Top of Given data

===== src/hw/mac_req_if.sv =====
////////////////////
// mac request bundle
// one multiplier operation as issued by the execute stage
////////////////////

interface mac_req_if;

  logic                         enable;
  mac_pkg::mac_op_e             operator;
  logic [mac_pkg::DATA_W-1:0]   op_a;
  logic [mac_pkg::DATA_W-1:0]   op_b;
  logic [mac_pkg::DATA_W-1:0]   op_c;
  logic [mac_pkg::SHAMT_W-1:0]  imm;

  // short path controls, one subword bit for both operands
  logic                         short_subword;
  // bit 0 signs A, bit 1 signs B
  logic [1:0]                   short_signed;

  // dot product operands
  logic [1:0]                   dot_signed;
  logic [mac_pkg::DATA_W-1:0]   dot_op_a;
  logic [mac_pkg::DATA_W-1:0]   dot_op_b;
  logic [mac_pkg::DATA_W-1:0]   dot_op_c;

  modport src (
    output enable, operator, op_a, op_b, op_c, imm,
    output short_subword, short_signed,
    output dot_signed, dot_op_a, dot_op_b, dot_op_c
  );

  modport int_sink (
    input operator, op_a, op_b, op_c, imm, short_subword, short_signed
  );

  modport ctrl_sink (input enable, operator, short_signed);

endinterface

Bottom of Given data

— What you will do —
Say how many lines in the records hold the string "modport", and say nothing else.

— Answer for the task —
3